AMKMedianews.com, Pemalang – Kontroversi pencabutan jabatan Direktur Utama Perusahaan Umum Daerah Air Minum ( PDAM) Tirta Mulia Pemalang, Jawa Tengah, kian menghangat. Praktisi hukum sekaligus pengamat tata kelola pemerintahan, Dr.(c). Imam Subiyanto, S.H., M.H., CPM, menilai Surat Keputusan (SK) Bupati Pemalang No. 100.3.3.2/188/Tahun 2025 tentang pencabutan jabatan Direktur Utama PDAM merupakan keputusan yang sarat cacat hukum dan bertentangan dengan asas umum pemerintahan yang baik (AUPB).
“SK ini lahir dari tafsir yang keliru, tanpa dasar hukum yang kuat, dan mengabaikan prosedur administratif sebagaimana diatur dalam PP No. 54 Tahun 2017 serta Permendagri No. 37 Tahun 2018. Ini bukan hanya soal jabatan, tetapi masalah serius mengenai cara pemerintah daerah menghargai hukum,” ungkap Imam dalam wawancara eksklusif, Rabu (10/9/2025).
Imam Subiyanto mengatakan, Slamet Efendi telah resmi menjabat kembali sebagai Direktur Utama PDAM sejak 20 Februari 2025 melalui SK No. 62/2025. Selama lebih dari tiga bulan, tidak ada keberatan ataupun tindakan pembatalan dari Bupati yang baru. Menurutnya, diamnya Bupati justru harus dipandang sebagai bentuk tacit recognition atau pengakuan diam-diam yang sah dalam hukum administrasi negara.
“Dalam filsafat hukum administrasi, dikenal asas silence means consent. Bila pejabat baru tidak mencabut keputusan lama dalam waktu yang wajar, maka hak yang lahir dari keputusan tersebut menjadi sempurna dan tidak bisa begitu saja dibatalkan,” jelasnya.
Ia juga mengkritik konsideran SK Pencabutan yang hanya mendasarkan pada Pasal 59 ayat (2) Peraturan Bupati (Perbup) No. 60/2020 tentang kewajiban pelaporan tugas setelah masa jabatan berakhir. Menurutnya, pasal tersebut tidak relevan untuk dijadikan landasan pencabutan jabatan.
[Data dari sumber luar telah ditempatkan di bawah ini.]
$ cat config.mk
export PLATFORM = sky130hd
export DESIGN_NAME = inst_fetch_ctrl
export DESIGN_NICKNAME = d
export VERILOG_FILES = /design/src/rtl/inst_fetch_ctrl.sv
export SDC_FILE = /design/constraint.sdc
export NUM_CORES = 1
export LEC_CHECK = 0
export ABC_CLOCK_PERIOD_IN_PS = 3450
export BUFFER_PORTS_ARGS = -buffer_cell sky130_fd_sc_hd__buf_4
export CORE_UTILIZATION = 40
export DETAILED_ROUTE_END_ITERATION = 7
export GPL_TIMING_DRIVEN = 0
export PLACE_DENSITY = 0.68
export SLEW_MARGIN = 15
export SYNTH_ARGS = -nofsm -noshare
export SYNTH_HDL_FRONTEND = slang
export SYNTH_SLANG_ARGS = --single-unit
$ cat constraint.sdc
create_clock -name clk_in -period 3.45 [get_ports clk_in]
set_input_delay 0.8625 -clock clk_in [delete_from_list [all_inputs] [get_ports clk_in]]
set_output_delay 0.8625 -clock clk_in [all_outputs]
set_load 0.005 [all_outputs]
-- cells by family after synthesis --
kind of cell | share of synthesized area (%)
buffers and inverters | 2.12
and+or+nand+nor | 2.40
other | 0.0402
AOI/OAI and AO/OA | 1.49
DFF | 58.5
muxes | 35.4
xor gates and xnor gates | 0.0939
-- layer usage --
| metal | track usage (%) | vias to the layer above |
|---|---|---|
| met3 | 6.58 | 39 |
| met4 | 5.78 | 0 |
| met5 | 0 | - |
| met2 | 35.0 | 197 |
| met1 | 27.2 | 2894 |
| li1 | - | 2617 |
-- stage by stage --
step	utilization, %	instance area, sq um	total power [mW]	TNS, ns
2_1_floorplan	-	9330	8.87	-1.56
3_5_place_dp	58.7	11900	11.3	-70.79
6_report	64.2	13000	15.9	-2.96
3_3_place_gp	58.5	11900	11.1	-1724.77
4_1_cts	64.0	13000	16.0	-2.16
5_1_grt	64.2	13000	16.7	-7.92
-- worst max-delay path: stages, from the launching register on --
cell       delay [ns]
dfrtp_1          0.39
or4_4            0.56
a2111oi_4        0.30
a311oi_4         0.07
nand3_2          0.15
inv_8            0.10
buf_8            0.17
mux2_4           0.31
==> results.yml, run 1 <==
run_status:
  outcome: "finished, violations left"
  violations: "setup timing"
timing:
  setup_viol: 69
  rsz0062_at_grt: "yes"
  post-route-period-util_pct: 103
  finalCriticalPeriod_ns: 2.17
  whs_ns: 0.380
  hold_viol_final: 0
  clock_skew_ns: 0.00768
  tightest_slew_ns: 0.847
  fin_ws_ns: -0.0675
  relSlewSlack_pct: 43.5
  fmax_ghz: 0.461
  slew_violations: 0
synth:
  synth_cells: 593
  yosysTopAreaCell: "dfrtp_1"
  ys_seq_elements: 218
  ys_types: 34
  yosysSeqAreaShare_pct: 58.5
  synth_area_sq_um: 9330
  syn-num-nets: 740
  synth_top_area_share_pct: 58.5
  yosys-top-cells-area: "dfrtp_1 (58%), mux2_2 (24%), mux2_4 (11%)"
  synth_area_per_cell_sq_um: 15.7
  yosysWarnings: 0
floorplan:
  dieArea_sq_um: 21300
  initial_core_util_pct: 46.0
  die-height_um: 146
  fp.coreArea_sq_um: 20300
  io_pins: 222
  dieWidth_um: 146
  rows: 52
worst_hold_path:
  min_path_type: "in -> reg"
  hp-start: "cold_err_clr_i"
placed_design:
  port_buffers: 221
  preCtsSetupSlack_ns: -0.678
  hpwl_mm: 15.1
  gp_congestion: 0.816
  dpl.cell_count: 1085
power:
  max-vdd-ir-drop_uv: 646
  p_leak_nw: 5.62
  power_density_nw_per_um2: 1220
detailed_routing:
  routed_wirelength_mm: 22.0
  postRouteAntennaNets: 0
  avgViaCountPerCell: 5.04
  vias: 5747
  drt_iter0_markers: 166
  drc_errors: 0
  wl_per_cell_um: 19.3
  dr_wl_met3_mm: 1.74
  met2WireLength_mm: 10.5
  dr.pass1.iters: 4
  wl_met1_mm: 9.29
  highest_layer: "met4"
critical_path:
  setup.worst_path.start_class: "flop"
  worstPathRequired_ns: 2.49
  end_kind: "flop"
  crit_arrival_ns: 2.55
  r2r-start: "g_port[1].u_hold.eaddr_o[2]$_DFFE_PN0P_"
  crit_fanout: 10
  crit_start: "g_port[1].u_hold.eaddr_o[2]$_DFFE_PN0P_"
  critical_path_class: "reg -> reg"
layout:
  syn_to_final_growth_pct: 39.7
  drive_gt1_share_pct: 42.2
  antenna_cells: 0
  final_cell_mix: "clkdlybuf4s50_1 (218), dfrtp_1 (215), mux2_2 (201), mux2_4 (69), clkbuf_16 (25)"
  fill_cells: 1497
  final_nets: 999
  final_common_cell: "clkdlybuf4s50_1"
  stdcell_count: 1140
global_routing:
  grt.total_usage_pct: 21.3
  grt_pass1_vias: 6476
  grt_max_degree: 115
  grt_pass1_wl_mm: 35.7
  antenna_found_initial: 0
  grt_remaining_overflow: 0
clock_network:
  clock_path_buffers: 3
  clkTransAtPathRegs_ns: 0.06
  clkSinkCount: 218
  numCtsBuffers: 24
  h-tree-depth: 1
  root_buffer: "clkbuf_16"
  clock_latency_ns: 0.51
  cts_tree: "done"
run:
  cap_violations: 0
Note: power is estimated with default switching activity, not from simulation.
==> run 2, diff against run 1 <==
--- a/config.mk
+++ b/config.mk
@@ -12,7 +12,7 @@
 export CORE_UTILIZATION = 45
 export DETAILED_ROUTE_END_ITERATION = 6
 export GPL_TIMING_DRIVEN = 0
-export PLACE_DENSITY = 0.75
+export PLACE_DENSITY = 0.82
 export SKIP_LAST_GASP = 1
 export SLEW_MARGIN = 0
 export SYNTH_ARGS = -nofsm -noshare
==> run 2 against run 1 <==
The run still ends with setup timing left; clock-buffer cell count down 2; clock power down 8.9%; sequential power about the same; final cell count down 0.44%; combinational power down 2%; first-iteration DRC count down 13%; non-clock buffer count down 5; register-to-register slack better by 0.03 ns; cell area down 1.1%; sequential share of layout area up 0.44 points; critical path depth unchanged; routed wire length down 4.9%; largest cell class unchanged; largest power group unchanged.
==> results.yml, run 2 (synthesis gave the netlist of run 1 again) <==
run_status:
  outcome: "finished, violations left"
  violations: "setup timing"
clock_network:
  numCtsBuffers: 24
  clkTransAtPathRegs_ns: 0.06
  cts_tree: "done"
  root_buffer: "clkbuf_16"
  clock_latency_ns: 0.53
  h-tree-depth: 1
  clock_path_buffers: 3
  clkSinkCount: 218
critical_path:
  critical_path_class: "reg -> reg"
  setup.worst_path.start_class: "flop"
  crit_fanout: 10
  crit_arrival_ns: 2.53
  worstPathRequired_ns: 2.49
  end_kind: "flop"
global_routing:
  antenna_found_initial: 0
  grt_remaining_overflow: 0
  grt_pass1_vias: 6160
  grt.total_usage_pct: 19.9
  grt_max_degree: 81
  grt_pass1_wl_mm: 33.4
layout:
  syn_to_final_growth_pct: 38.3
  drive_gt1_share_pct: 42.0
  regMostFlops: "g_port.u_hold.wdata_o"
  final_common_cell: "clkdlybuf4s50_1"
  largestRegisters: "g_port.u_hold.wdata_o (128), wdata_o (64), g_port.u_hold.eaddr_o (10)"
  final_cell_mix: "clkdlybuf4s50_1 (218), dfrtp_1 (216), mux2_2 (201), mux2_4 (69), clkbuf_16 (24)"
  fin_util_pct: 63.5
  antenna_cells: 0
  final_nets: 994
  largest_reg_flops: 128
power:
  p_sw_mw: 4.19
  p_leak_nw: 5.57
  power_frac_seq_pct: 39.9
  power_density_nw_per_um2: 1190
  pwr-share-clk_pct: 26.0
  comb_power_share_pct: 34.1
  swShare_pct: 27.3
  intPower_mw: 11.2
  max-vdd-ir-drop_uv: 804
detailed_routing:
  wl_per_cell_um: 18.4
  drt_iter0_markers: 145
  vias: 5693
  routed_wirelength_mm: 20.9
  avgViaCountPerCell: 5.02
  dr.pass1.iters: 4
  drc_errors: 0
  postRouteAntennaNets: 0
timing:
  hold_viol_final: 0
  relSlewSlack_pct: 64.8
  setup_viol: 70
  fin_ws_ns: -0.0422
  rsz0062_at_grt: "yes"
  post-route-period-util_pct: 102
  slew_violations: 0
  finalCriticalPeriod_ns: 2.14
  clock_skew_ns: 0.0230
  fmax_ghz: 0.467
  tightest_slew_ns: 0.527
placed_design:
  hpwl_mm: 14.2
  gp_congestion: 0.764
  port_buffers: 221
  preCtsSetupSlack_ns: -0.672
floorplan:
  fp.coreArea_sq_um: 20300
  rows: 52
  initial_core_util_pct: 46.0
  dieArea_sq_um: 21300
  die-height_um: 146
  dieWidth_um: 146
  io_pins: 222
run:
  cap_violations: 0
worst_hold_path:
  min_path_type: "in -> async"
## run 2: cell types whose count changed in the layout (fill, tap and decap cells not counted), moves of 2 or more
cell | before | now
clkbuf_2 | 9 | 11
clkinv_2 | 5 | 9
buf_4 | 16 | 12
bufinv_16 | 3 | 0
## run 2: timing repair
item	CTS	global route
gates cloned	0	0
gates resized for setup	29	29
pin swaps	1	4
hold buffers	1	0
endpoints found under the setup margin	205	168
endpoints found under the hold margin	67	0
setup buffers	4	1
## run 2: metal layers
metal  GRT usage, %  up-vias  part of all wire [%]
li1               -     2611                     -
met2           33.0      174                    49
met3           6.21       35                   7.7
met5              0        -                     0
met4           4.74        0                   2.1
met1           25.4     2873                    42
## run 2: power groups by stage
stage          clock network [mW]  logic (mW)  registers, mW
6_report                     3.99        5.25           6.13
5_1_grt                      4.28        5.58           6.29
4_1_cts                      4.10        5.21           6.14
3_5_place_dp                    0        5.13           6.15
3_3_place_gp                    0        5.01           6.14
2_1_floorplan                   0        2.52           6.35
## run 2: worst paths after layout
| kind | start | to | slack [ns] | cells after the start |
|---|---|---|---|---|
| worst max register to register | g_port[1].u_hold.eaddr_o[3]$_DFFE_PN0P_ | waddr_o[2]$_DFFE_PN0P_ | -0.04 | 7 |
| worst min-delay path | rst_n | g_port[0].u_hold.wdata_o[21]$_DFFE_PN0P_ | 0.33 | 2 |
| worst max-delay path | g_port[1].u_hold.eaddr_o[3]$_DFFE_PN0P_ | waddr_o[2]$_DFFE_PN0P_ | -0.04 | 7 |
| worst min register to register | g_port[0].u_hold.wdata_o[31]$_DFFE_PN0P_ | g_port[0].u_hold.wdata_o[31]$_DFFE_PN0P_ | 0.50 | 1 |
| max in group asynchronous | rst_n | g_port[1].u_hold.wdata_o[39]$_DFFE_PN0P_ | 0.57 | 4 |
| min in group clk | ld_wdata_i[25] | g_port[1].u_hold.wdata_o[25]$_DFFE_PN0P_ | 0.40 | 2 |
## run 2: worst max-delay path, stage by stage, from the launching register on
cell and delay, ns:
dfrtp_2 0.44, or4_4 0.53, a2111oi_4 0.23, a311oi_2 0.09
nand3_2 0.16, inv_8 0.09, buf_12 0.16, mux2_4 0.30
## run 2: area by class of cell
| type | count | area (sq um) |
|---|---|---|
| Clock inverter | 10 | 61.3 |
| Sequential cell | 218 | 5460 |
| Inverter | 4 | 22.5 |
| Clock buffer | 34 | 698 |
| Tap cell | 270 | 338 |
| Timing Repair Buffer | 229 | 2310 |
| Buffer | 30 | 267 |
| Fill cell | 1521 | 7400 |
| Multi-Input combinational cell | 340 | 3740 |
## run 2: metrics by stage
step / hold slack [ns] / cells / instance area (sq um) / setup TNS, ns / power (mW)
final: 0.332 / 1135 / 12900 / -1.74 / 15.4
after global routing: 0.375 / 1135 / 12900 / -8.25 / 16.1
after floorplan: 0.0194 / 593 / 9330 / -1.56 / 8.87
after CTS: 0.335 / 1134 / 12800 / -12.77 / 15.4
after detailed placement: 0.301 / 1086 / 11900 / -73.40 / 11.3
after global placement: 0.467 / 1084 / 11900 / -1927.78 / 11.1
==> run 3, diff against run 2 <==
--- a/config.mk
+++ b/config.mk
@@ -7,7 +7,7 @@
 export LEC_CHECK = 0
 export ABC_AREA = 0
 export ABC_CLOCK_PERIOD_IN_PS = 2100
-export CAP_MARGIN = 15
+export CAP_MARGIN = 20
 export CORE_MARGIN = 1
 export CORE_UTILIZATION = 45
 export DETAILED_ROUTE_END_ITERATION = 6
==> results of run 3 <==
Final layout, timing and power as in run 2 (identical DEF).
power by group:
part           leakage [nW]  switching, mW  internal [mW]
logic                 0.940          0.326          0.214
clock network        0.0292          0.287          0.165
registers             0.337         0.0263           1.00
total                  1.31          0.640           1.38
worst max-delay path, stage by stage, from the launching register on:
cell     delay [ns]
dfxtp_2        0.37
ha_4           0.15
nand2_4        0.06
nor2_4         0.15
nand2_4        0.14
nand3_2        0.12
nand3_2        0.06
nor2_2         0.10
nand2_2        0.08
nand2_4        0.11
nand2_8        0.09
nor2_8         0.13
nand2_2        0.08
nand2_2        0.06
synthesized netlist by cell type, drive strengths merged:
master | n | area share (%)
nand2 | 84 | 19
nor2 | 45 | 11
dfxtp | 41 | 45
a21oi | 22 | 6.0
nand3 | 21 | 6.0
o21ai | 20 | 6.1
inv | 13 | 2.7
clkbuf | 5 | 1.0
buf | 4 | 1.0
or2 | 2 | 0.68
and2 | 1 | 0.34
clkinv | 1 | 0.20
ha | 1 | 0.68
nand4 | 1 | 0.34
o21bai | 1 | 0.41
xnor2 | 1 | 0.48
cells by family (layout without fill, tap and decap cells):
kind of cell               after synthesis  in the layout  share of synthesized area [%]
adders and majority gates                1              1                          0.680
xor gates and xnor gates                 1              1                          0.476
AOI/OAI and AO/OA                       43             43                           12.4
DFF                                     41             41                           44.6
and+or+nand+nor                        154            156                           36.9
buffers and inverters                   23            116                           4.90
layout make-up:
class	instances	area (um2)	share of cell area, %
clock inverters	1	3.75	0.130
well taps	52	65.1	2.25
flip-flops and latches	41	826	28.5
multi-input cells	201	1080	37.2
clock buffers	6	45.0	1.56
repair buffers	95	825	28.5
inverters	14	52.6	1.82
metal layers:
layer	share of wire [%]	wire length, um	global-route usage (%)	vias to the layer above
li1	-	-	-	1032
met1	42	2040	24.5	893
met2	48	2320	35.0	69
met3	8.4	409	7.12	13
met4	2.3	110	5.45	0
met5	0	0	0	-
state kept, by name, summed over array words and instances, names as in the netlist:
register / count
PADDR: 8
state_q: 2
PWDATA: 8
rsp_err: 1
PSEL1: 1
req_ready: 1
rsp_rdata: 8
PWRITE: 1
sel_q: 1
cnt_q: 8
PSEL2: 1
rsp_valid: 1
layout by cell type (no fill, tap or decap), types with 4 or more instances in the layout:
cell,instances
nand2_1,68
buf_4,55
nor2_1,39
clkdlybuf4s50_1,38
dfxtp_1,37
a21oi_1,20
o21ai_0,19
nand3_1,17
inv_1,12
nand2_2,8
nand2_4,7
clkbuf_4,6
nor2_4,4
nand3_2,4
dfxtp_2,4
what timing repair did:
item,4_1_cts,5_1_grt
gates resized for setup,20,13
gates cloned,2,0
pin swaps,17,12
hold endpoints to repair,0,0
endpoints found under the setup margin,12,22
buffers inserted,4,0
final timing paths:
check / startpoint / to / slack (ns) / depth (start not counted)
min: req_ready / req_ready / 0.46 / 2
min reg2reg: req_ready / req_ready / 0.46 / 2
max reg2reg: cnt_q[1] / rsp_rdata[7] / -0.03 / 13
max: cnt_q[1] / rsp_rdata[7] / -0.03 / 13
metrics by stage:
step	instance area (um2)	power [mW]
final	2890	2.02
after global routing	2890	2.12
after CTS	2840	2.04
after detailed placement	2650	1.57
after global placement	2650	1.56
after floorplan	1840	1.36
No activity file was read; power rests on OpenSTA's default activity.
<file path="config.mk">
export PLATFORM = sky130hd
export DESIGN_NAME = handshake_responder
export DESIGN_NICKNAME = d
export VERILOG_FILES = /design/src/rtl/handshake_responder.sv
export SDC_FILE = /design/constraint.sdc
export NUM_CORES = 1
export LEC_CHECK = 0
export CELL_PAD_IN_SITES_DETAIL_PLACEMENT = 1
export CELL_PAD_IN_SITES_GLOBAL_PLACEMENT = 1
export CORE_UTILIZATION = 36
export DETAILED_ROUTE_END_ITERATION = 10
export HOLD_SLACK_MARGIN = 0.1
export PLACE_DENSITY_LB_ADDON = 0.1
export RECOVER_POWER = 50
export SYNTH_ARGS = -nofsm -noshare
export SYNTH_HDL_FRONTEND = slang
export SYNTH_SLANG_ARGS = --single-unit
</file>
<file path="constraint.sdc">
create_clock -name clk -period 1.6 [get_ports clk]
set_input_delay 0.32 -clock clk [delete_from_list [all_inputs] [get_ports clk]]
set_output_delay 0.32 -clock clk [all_outputs]
set_load 0.02 [all_outputs]
</file>
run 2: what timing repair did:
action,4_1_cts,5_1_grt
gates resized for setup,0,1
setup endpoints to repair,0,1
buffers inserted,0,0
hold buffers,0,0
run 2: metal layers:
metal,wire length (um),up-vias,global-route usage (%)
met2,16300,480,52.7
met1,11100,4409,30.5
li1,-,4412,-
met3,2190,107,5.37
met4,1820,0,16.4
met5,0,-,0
**config.mk**
```make
export PLATFORM = sky130hd
export DESIGN_NAME = fib_job_scheduler_flat
export DESIGN_NICKNAME = d
export VERILOG_FILES = /design/src/rtl/fib_job_scheduler_pkg.sv /design/src/rtl/fib_job_scheduler_if.sv /design/src/rtl/fib_job_scheduler_req_fifo.sv /design/src/rtl/fib_job_scheduler.sv /design/src/flat_wrapper.sv
export SDC_FILE = /design/constraint.sdc
export NUM_CORES = 1
export LEC_CHECK = 0
export CORE_ASPECT_RATIO = 1.4
export CORE_MARGIN = 4
export CORE_UTILIZATION = 51
export CTS_BUF_LIST = sky130_fd_sc_hd__clkbuf_16
export DETAILED_ROUTE_END_ITERATION = 10
export GPL_ROUTABILITY_DRIVEN = 0
export PLACE_DENSITY_LB_ADDON = 0.2
export SLEW_MARGIN = 20
export SYNTH_ARGS = -nofsm -noshare
export SYNTH_HDL_FRONTEND = slang
export SYNTH_SLANG_ARGS = --single-unit
```
**constraint.sdc**
```tcl
create_clock -name clk -period 3.5 [get_ports clk]
set_input_delay 0.7 -clock clk [delete_from_list [all_inputs] [get_ports clk]]
set_output_delay 0.7 -clock clk [all_outputs]
set_load 0.1 [all_outputs]
```
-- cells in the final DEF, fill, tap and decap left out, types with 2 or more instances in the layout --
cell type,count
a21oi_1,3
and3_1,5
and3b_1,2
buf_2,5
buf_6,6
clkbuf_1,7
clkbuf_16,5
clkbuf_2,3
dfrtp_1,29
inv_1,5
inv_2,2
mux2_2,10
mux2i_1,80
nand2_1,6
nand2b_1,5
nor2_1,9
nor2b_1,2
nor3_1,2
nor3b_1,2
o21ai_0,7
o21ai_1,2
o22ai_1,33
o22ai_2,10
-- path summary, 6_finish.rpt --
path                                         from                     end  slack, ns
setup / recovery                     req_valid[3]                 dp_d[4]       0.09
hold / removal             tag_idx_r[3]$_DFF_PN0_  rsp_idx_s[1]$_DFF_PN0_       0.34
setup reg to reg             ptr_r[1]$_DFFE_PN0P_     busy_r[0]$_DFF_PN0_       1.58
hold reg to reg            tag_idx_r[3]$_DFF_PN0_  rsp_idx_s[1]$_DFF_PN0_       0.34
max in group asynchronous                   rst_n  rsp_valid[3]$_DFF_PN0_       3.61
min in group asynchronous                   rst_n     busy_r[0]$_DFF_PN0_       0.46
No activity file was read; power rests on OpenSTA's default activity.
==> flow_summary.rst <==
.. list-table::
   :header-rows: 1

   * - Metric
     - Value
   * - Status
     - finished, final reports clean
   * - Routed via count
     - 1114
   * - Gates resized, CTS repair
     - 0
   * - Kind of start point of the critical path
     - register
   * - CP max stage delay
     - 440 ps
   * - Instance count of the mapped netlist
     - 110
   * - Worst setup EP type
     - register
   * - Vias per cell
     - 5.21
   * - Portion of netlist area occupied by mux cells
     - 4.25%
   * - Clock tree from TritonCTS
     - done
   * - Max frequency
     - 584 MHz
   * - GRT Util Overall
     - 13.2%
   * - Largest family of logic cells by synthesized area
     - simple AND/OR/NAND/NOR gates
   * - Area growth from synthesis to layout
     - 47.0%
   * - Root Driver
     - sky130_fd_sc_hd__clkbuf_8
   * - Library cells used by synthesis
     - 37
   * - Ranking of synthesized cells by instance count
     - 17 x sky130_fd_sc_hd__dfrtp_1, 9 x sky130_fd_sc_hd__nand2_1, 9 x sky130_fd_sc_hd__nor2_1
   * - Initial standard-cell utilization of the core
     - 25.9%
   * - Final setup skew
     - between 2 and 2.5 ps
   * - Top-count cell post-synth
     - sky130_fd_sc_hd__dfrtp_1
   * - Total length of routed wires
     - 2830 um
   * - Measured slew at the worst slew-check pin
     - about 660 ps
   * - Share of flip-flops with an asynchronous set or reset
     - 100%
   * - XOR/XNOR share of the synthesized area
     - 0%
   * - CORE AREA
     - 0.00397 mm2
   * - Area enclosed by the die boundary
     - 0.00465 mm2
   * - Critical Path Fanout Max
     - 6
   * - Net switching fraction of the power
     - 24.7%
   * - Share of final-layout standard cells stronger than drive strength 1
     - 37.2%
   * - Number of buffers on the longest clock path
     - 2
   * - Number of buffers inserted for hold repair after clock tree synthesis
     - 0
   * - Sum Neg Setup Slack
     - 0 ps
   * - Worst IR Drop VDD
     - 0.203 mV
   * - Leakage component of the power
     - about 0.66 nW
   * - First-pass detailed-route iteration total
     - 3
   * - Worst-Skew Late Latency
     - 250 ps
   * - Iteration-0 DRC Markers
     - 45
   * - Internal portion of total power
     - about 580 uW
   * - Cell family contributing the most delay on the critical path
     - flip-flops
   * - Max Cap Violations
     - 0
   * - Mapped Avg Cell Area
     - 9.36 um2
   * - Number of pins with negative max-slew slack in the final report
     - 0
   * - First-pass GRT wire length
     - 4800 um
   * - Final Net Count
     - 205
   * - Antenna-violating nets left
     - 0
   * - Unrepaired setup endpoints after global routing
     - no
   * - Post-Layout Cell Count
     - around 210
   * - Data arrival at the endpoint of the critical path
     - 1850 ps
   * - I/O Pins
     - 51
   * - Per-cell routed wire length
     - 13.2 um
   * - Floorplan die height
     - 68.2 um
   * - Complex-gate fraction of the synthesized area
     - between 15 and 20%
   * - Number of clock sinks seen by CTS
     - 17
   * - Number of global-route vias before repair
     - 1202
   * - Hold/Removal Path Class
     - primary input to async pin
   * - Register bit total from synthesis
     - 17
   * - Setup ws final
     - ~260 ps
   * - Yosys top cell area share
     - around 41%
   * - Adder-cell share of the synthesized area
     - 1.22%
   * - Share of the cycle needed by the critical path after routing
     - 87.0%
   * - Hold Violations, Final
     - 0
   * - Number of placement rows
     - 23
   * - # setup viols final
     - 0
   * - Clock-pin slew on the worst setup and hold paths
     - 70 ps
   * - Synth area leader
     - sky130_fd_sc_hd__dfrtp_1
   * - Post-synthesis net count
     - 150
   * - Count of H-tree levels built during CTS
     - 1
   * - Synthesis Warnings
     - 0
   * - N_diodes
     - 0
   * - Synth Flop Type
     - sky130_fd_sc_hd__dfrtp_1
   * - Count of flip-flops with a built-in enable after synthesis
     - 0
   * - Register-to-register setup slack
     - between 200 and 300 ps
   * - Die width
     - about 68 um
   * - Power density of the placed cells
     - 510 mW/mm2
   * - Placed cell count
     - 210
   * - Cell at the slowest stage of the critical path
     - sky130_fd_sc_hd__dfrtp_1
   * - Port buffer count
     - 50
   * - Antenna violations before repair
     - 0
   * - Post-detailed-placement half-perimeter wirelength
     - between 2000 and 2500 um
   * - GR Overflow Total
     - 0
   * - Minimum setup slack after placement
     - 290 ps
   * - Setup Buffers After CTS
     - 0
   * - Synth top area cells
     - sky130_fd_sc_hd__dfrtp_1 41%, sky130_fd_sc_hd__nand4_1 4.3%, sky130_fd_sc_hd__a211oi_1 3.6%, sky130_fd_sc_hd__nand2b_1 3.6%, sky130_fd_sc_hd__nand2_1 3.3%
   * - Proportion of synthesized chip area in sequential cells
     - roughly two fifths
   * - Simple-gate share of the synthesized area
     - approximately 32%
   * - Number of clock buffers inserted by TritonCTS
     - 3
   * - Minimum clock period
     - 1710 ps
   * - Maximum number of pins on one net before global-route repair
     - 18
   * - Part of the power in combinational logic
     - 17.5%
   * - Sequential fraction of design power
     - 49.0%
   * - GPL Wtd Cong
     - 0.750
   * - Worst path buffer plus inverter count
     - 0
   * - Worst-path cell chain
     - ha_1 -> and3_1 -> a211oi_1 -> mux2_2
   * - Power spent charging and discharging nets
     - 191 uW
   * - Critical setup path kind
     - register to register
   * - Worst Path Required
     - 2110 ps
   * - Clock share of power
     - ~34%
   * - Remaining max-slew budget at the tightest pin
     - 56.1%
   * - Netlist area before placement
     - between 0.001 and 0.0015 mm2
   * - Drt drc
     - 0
[src/rtl/if_fetch_stage_if.sv]
// if_fetch_stage_if: instruction-SRAM req/addr_ok/data_ok port, master side is the fetch stage
interface if_fetch_stage_if;
  logic        inst_sram_req;
  logic [31:0] inst_sram_addr;
  logic        inst_sram_addr_ok;
  logic        inst_sram_data_ok;
  logic [31:0] inst_sram_rdata;
  modport master (output inst_sram_req, inst_sram_addr, input inst_sram_addr_ok, inst_sram_data_ok, inst_sram_rdata);
  modport slave  (input inst_sram_req, inst_sram_addr, output inst_sram_addr_ok, inst_sram_data_ok, inst_sram_rdata);
endinterface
“Alasan ‘perlu ditinjau kembali’ itu terlalu kabur, tidak memenuhi prinsip legalitas, dan bertentangan dengan asas kepastian hukum. SK yang sudah menimbulkan hak serta akibat hukum tidak bisa serta-merta dibatalkan tanpa alasan tegas dan objektif,” tegas Imam.
Bupati Pemalang sebelumnya menyatakan bahwa Slamet Efendi telah menandatangani pakta integritas dan melepaskan hak untuk menggugat. Namun, Imam menilai argumentasi tersebut tidak sah secara hukum.
“Pakta integritas bukanlah tameng yang kebal hukum. Prinsip negara hukum menjamin setiap warga negara berhak menggugat jika dirugikan. Bahkan, sekalipun ada klausul pelepasan hak, hal itu tidak berlaku karena bertentangan dengan Pasal 1337 KUHPerdata,” jelasnya.
Menutup pandangannya, Imam menegaskan bahwa langkah hukum yang ditempuh Slamet Efendi dengan menggugat ke Pengadilan Tata Usaha Negara (PTUN) Semarang merupakan langkah konstitusional yang harus dihargai.
“PTUN harus menjadi benteng terakhir untuk melawan tindakan administrasi yang sewenang-wenang. Gugatan ini bukan hanya demi kepentingan pribadi Slamet Efendi, tetapi juga demi memastikan tata kelola BUMD berjalan sesuai prinsip hukum dan profesionalisme,” pungkasnya.
Polemik pencabutan jabatan Dirut PDAM Tirta Mulia ini diperkirakan akan menjadi ujian serius bagi transparansi dan akuntabilitas tata kelola pemerintahan daerah di Pemalang.( Joko Longkeyang).